What to produce »
In the records that follow, count each line where the string "side" occurs. Provide the total and no other text.

Stored items from a collection
──────────────────────────────

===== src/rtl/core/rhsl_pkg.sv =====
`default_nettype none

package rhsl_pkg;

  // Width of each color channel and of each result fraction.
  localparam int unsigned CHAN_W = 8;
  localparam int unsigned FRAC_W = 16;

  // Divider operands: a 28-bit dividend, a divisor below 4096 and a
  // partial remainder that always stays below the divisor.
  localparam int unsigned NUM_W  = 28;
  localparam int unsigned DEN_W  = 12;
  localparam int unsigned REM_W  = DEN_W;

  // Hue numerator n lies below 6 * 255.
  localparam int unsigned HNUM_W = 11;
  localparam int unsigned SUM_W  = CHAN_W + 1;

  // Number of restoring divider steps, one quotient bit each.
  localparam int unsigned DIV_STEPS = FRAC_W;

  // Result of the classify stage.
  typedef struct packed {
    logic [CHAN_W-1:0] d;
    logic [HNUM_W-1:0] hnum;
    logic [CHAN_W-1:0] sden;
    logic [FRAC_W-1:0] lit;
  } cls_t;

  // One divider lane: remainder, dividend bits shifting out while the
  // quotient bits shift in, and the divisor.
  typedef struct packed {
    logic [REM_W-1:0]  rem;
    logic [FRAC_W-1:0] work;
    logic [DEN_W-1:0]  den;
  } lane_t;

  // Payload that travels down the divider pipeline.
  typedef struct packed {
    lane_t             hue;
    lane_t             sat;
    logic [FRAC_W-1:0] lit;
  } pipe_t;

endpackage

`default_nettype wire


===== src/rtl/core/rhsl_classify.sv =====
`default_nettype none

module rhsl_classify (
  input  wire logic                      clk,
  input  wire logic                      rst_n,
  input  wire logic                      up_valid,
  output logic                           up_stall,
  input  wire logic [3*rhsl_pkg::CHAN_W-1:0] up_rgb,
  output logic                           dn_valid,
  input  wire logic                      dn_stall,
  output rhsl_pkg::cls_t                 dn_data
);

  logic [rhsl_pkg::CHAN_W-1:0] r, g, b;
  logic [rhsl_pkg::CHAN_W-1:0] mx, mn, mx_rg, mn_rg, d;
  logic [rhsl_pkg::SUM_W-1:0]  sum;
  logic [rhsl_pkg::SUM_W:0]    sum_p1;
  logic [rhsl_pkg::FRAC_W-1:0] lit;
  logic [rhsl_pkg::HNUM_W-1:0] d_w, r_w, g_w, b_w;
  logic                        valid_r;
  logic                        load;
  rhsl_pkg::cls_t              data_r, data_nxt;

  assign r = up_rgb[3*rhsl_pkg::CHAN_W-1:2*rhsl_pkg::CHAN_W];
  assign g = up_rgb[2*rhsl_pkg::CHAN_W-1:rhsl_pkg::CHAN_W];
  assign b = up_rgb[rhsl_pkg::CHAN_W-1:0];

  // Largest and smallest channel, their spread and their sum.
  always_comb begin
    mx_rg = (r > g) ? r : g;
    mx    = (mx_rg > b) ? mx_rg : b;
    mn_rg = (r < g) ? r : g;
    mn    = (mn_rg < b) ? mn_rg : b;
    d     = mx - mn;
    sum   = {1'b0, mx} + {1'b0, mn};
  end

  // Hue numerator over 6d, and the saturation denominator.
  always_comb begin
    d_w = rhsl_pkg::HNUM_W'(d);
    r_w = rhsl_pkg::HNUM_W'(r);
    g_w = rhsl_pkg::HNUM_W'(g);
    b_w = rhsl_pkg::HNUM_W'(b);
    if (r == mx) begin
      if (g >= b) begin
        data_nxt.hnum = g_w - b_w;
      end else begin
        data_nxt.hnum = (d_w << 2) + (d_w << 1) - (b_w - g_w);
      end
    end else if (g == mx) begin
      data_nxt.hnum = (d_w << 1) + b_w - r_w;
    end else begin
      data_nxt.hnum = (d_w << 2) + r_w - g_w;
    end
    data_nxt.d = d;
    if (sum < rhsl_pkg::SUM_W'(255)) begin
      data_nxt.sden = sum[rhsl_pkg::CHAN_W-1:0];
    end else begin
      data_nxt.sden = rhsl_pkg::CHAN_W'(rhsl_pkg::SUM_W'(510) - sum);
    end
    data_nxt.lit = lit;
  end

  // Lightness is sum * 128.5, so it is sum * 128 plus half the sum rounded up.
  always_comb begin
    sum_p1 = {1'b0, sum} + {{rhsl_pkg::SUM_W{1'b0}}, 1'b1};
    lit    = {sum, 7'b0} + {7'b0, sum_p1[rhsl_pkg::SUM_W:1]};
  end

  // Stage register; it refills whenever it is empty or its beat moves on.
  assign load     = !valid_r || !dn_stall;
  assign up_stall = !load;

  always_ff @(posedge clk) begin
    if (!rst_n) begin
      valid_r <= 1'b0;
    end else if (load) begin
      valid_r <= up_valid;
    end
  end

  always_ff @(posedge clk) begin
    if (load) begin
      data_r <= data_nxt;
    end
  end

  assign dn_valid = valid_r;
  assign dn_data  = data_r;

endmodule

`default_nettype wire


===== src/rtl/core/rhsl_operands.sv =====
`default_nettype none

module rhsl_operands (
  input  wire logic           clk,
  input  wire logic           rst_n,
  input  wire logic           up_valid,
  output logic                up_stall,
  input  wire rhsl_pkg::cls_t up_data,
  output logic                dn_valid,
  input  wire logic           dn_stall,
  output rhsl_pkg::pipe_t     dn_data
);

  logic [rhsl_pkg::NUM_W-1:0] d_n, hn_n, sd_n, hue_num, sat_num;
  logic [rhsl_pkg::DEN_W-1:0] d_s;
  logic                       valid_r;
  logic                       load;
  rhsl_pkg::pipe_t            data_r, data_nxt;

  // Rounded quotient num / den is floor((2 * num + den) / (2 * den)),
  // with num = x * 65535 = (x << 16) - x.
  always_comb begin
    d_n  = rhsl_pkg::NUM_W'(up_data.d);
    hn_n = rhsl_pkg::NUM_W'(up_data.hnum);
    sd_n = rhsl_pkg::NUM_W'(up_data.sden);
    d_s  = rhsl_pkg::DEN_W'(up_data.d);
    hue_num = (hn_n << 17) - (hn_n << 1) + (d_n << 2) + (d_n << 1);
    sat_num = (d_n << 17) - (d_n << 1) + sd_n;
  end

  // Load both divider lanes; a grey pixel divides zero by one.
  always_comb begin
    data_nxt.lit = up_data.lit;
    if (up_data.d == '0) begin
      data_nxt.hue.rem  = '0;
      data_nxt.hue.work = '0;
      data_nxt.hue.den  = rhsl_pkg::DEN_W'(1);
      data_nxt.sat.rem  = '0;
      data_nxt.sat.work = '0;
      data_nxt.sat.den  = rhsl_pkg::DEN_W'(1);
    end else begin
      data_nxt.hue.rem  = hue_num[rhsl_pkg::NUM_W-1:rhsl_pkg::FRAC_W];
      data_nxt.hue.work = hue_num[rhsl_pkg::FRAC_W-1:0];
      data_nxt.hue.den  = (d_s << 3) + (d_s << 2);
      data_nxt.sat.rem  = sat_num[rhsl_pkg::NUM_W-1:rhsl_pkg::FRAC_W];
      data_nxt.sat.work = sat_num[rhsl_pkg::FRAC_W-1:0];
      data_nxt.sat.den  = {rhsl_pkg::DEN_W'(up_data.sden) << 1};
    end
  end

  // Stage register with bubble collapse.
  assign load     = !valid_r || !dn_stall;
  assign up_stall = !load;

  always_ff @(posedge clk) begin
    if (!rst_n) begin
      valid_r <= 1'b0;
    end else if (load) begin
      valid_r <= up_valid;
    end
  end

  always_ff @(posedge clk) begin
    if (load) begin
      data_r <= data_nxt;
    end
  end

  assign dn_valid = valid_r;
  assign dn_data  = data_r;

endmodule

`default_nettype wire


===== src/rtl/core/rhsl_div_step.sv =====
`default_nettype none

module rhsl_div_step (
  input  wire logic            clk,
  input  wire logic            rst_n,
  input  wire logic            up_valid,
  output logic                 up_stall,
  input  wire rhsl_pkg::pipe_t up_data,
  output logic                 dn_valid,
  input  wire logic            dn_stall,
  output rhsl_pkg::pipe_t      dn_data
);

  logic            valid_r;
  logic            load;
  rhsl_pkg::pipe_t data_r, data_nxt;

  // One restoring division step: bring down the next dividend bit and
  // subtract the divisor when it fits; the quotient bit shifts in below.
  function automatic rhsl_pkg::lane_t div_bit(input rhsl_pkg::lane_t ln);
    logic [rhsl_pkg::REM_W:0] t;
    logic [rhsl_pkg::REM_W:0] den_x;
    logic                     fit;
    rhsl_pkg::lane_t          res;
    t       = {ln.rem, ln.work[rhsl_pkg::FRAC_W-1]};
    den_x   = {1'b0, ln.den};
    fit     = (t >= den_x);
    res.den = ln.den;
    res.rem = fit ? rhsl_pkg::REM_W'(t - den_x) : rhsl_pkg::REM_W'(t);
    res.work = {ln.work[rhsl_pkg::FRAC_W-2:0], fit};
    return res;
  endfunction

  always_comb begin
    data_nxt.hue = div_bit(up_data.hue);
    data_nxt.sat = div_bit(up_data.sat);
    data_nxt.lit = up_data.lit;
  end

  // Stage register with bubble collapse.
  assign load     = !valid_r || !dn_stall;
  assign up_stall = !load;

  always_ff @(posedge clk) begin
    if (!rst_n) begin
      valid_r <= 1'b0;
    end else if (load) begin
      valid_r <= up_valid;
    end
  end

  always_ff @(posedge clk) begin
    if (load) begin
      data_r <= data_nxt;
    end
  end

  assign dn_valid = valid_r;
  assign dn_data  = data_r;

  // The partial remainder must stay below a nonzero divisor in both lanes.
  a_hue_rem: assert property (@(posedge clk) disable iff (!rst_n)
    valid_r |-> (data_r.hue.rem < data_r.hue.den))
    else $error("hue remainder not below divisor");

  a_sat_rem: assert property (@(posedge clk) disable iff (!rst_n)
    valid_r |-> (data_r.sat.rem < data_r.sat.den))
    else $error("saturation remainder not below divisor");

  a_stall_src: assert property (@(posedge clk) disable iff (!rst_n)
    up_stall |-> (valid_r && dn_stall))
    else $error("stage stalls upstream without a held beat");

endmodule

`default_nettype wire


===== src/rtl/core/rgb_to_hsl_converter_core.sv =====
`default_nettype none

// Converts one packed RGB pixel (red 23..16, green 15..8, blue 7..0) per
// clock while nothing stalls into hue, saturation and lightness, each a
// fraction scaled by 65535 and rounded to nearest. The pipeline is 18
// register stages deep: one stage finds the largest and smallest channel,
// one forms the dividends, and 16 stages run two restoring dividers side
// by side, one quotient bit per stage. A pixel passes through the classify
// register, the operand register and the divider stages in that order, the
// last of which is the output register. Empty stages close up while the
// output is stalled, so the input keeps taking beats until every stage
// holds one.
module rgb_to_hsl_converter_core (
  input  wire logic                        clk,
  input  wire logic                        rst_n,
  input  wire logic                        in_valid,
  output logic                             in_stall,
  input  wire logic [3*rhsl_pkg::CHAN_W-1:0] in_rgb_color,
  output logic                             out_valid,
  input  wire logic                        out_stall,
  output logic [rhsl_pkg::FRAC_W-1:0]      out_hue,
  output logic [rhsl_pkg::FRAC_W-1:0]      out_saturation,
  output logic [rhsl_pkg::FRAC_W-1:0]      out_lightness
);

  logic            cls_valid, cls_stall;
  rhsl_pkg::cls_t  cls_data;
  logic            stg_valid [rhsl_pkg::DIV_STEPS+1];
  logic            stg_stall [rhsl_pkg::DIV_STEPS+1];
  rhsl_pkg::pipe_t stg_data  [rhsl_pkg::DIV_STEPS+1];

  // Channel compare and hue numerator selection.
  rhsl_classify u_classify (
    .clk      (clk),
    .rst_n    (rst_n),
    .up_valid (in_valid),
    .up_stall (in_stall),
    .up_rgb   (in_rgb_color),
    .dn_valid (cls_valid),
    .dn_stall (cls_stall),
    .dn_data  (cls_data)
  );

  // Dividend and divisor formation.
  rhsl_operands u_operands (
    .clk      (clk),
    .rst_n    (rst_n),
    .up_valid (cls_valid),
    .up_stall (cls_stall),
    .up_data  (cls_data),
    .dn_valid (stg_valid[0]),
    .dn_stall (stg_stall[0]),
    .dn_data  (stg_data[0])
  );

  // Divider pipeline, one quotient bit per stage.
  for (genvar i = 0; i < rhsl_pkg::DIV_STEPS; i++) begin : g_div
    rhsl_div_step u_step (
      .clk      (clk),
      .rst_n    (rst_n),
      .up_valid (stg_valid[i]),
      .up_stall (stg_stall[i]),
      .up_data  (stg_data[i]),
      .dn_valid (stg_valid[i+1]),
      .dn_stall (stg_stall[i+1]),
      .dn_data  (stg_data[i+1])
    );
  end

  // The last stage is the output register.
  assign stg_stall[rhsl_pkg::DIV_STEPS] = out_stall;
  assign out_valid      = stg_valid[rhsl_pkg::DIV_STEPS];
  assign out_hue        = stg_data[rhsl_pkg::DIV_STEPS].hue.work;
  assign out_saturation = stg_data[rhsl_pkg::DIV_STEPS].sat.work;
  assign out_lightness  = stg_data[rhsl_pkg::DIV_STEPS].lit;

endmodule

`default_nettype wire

──────────────────────────────

Answer box »
2